The data =

= = = =

Context: an optimization exercise on an open-source flow, tuned for small area. The choices shown serve that exercise and are no tape-out recipe.
Function was checked by simulation only, so behaviour that the tests miss may differ from the original.
The clock cells of runs 2 to 5 come from the design's own scripts or RTL, not from TritonCTS.
The clock port is modelled as an ideal driver, which makes a skipped or thinned clock tree look cheaper than it is; a real chip needs a root buffer or a tree.
Power figures rest on the tool's default switching activity, not on a simulated workload.

<file path="design/flow/design.v">
package rgbw_pkg;
    localparam logic [7:0] SYNC_BYTE = 8'h55;
    localparam int FRAME_BYTES = 8;
    localparam int FRAME_TIMEOUT = 1024;
    localparam int PWM_PERIOD = 255;
    localparam int BLINK_PERIODS = 4;
    localparam logic [7:0] MODE_OFF = 8'd0;
    localparam logic [7:0] MODE_STEADY = 8'd1;
endpackage
`timescale 1ns/1ps
module spi_byte_receiver (
    input  logic       clk,
    input  logic       reset,
    input  logic       sclk,
    input  logic       mosi,
    input  logic       cs_n,
    output logic [7:0] rx_byte,
    output logic [7:0] shift_reg,
    output logic       byte_done
);
    logic sclk_prev;
    logic [2:0] bit_cnt;
    logic       sclk_rise;
    function automatic logic [2:0] inc(input logic [2:0] a);
        logic c;
        c = 1'b1;
        for (int i = 0; i < 3; i++) begin
            inc[i] = a[i] ^ c;
            c = c & a[i];
        end
    endfunction
    assign sclk_rise = sclk && !sclk_prev;
    assign byte_done = !cs_n && sclk_rise && (bit_cnt == 3'd7);
    assign rx_byte   = {shift_reg[6:0], mosi};
    always_ff @(posedge clk) begin
        if (!reset) begin
            sclk_prev <= 1'b0;
            bit_cnt   <= 3'd0;
        end else begin
            sclk_prev <= sclk;
            if (cs_n) begin
                bit_cnt <= 3'd0;
            end else if (sclk_rise) begin
                bit_cnt <= inc(bit_cnt);
            end
        end
    end
    always_ff @(posedge clk) begin
        if (sclk_rise) begin
            shift_reg <= rx_byte;
        end
    end
endmodule
`timescale 1ns/1ps
module rgbw_frame_dispenser (
    input  logic       clk,
    input  logic       reset,
    input  logic [7:0] rx_byte,
    input  logic [7:0] shift_reg,
    input  logic       byte_done,
    input  logic [7:0] pwm_cnt,
    input  logic       wrap,
    output logic [7:0] red,
    output logic [7:0] green,
    output logic [7:0] blue,
    output logic [7:0] white,
    output logic [1:0] pend_mode,
    output logic       take
);
    logic       skip;
    logic [$clog2(rgbw_pkg::FRAME_BYTES)-1:0]   byte_cnt;
    logic [9:0] gap_cnt;
    logic [9:0] gap_next;
    logic       gap_low_zero;
    logic [7:0] step_sel;
    logic [7:0] intensity_sh;
    logic [2:0] colour_idx_sh;
    logic [7:0] acc;
    logic [1:0] chan;
    logic [7:0] palette_byte;
    logic       value_bit;
    logic       publish;
    function automatic logic [9:0] inc(input logic [9:0] a);
        logic c;
        c = 1'b1;
        for (int i = 0; i < 10; i++) begin
            inc[i] = a[i] ^ c;
            c = c & a[i];
        end
    endfunction
    assign publish = byte_done && (byte_cnt == rgbw_pkg::FRAME_BYTES - 1);
    assign take    = wrap && !skip && (pend_mode != 2'd0);
    always_ff @(posedge clk) begin
        if (!reset) begin
            byte_cnt  <= '0;
            pend_mode <= 2'd0;
        end else begin
            if (publish) begin
                if (rx_byte == rgbw_pkg::MODE_OFF) begin
                    pend_mode <= 2'd3;
                end else if (rx_byte == rgbw_pkg::MODE_STEADY) begin
                    pend_mode <= 2'd1;
                end else begin
                    pend_mode <= 2'd2;
                end
            end else if (wrap) begin
                if (!skip) begin
                    pend_mode <= 2'd0;
                end
            end
            if (byte_done) begin
                if (byte_cnt == '0) begin
                    if (rx_byte == rgbw_pkg::SYNC_BYTE) begin
                        byte_cnt <= 3'(inc({7'd0, byte_cnt}));
                    end
                end else if (byte_cnt == rgbw_pkg::FRAME_BYTES - 1) begin
                    byte_cnt <= '0;
                end else begin
                    byte_cnt <= 3'(inc({7'd0, byte_cnt}));
                end
            end else if (byte_cnt != '0 && gap_cnt == 10'h200) begin
                byte_cnt <= '0;
            end
        end
    end
    always_ff @(posedge clk) begin
        if (publish) begin
            skip <= (pwm_cnt[7:3] == 5'b11111) && !(pwm_cnt[2] && pwm_cnt[1]);
        end else if (wrap) begin
            skip <= 1'b0;
        end
        if (byte_done || byte_cnt == '0) begin
            gap_cnt <= '0;
        end else begin
            gap_cnt <= gap_next;
        end
    end
    assign gap_low_zero = (gap_cnt[8:0] == 9'd0);
    assign gap_next     = {gap_cnt[8:0], gap_cnt[9] ^ gap_cnt[6] ^ gap_low_zero};
    always_ff @(posedge clk) begin
        if (byte_done) begin
            if (byte_cnt == 3'd1) intensity_sh  <= rx_byte;
            if (byte_cnt == 3'd2) colour_idx_sh <= rx_byte[2:0];
        end
    end
    assign chan = byte_cnt[1:0];
    always_comb begin
        case ({colour_idx_sh, chan})
            {3'd1, 2'd0}: palette_byte = 8'hFF;
            {3'd2, 2'd1}: palette_byte = 8'hFF;
            {3'd3, 2'd2}: palette_byte = 8'hFF;
            {3'd4, 2'd3}: palette_byte = 8'hFF;
            {3'd5, 2'd0}: palette_byte = 8'hFF;
            {3'd5, 2'd1}: palette_byte = 8'hA0;
            {3'd5, 2'd3}: palette_byte = 8'h20;
            {3'd6, 2'd1}: palette_byte = 8'hC0;
            {3'd6, 2'd2}: palette_byte = 8'hC0;
            {3'd6, 2'd3}: palette_byte = 8'h40;
            {3'd7, 2'd0}: palette_byte = 8'hC0;
            {3'd7, 2'd2}: palette_byte = 8'hA0;
            {3'd7, 2'd3}: palette_byte = 8'h10;
            default:      palette_byte = 8'h00;
        endcase
    end
    assign step_sel  = {gap_cnt[6:0], !gap_cnt[9] && gap_low_zero};
    assign value_bit = |(step_sel & ((colour_idx_sh == 3'd0) ? shift_reg : palette_byte));
    rgbw_colour_scaler scaler_i (
        .clk       (clk),
        .start     (step_sel[0]),
        .value_bit (value_bit),
        .intensity (intensity_sh),
        .acc       (acc)
    );
    always_ff @(posedge clk) begin
        if (byte_cnt[2] && gap_cnt == 10'h081) begin
            red   <= green;
            green <= blue;
            blue  <= white;
            white <= acc;
        end
    end
endmodule
`timescale 1ns/1ps
module rgbw_colour_scaler (
    input  logic       clk,
    input  logic       start,
    input  logic       value_bit,
    input  logic [7:0] intensity,
    output logic [7:0] acc
);
    logic [7:0] acc_in;
    logic [7:0] addend;
    logic [8:0] sum;
    assign acc_in = start ? 8'd0 : acc;
    assign addend = value_bit ? intensity : 8'd0;
    always_comb begin
        logic c;
        c = value_bit;
        for (int i = 0; i < 8; i++) begin
            sum[i] = acc_in[i] ^ addend[i] ^ c;
            c = (acc_in[i] & addend[i]) | (c & (acc_in[i] ^ addend[i]));
        end
        sum[8] = c;
    end
    always_ff @(posedge clk) begin
        acc <= sum[8:1];
    end
endmodule
`timescale 1ns/1ps
module rgbw_pwm (
    input  logic       clk,
    input  logic       reset,
    input  logic [7:0] red_duty,
    input  logic [7:0] green_duty,
    input  logic [7:0] blue_duty,
    input  logic [7:0] white_duty,
    input  logic [1:0] pend_mode,
    input  logic       take,
    output logic [7:0] pwm_cnt,
    output logic       wrap,
    output logic       led_red,
    output logic       led_green,
    output logic       led_blue,
    output logic       led_white
);
    logic       steady_q;
    logic       blink_q;
    logic [7:0] red_q;
    logic [7:0] green_q;
    logic [7:0] blue_q;
    logic [7:0] white_q;
    logic [$clog2(rgbw_pkg::BLINK_PERIODS)-1:0] blink_cnt;
    logic blink_dark;
    logic leds_on;
    function automatic logic less(input logic [7:0] a, input logic [7:0] b);
        logic lt;
        lt = 1'b0;
        for (int i = 0; i < 8; i++) begin
            lt = (!a[i] && b[i]) || (!a[i] && lt) || (b[i] && lt);
        end
        less = lt;
    endfunction
    function automatic logic [9:0] inc(input logic [9:0] a);
        logic c;
        c = 1'b1;
        for (int i = 0; i < 10; i++) begin
            inc[i] = a[i] ^ c;
            c = c & a[i];
        end
    endfunction
    assign wrap = (pwm_cnt == 8'(rgbw_pkg::PWM_PERIOD - 1));
    always_ff @(posedge clk) begin
        if (!reset) begin
            pwm_cnt    <= 8'd0;
            steady_q   <= 1'b0;
            blink_q    <= 1'b0;
            blink_cnt  <= '0;
            blink_dark <= 1'b0;
        end else if (wrap) begin
            pwm_cnt <= 8'd0;
            if (take) begin
                steady_q <= (pend_mode == 2'd1);
                blink_q  <= (pend_mode == 2'd2);
            end
            if (blink_cnt == rgbw_pkg::BLINK_PERIODS - 1) begin
                blink_cnt  <= '0;
                blink_dark <= !blink_dark;
            end else begin
                blink_cnt <= 2'(inc({8'd0, blink_cnt}));
            end
        end else begin
            pwm_cnt <= 8'(inc({2'd0, pwm_cnt}));
        end
    end
    always_ff @(posedge clk) begin
        if (take) begin
            red_q   <= red_duty;
            green_q <= green_duty;
            blue_q  <= blue_duty;
            white_q <= white_duty;
        end
    end
    assign leds_on = steady_q || (blink_q && !blink_dark);
    assign led_red   = leds_on && less(pwm_cnt, red_q);
    assign led_green = leds_on && less(pwm_cnt, green_q);
    assign led_blue  = leds_on && less(pwm_cnt, blue_q);
    assign led_white = leds_on && less(pwm_cnt, white_q);
endmodule
`timescale 1ns/1ps
module rgbw_led_ctrl (
    input  logic clk,
    input  logic reset,
    input  logic sclk,
    input  logic mosi,
    input  logic cs_n,
    output logic led_red,
    output logic led_green,
    output logic led_blue,
    output logic led_white
);
    logic [7:0] rx_byte;
    logic [7:0] shift_reg;
    logic       byte_done;
    logic [7:0] pwm_cnt;
    logic       wrap;
    logic       take;
    logic [7:0] red;
    logic [7:0] green;
    logic [7:0] blue;
    logic [7:0] white;
    logic [1:0] pend_mode;
    spi_byte_receiver rx_i (
        .clk       (clk),
        .reset     (reset),
        .sclk      (sclk),
        .mosi      (mosi),
        .cs_n      (cs_n),
        .rx_byte   (rx_byte),
        .shift_reg (shift_reg),
        .byte_done (byte_done)
    );
    rgbw_frame_dispenser disp_i (
        .clk       (clk),
        .reset     (reset),
        .rx_byte   (rx_byte),
        .shift_reg (shift_reg),
        .byte_done (byte_done),
        .pwm_cnt   (pwm_cnt),
        .wrap      (wrap),
        .red       (red),
        .green     (green),
        .blue      (blue),
        .white     (white),
        .pend_mode (pend_mode),
        .take      (take)
    );
    rgbw_pwm pwm_i (
        .clk        (clk),
        .reset      (reset),
        .red_duty   (red),
        .green_duty (green),
        .blue_duty  (blue),
        .white_duty (white),
        .pend_mode  (pend_mode),
        .take       (take),
        .pwm_cnt    (pwm_cnt),
        .wrap       (wrap),
        .led_red    (led_red),
        .led_green  (led_green),
        .led_blue   (led_blue),
        .led_white  (led_white)
    );
endmodule
</file>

= = = =

Assignment = Search the records line by line for the word "mosi" and copy every line where it appears.

Response below =
    input  logic       mosi,
    assign rx_byte   = {shift_reg[6:0], mosi};
    input  logic mosi,
        .mosi      (mosi),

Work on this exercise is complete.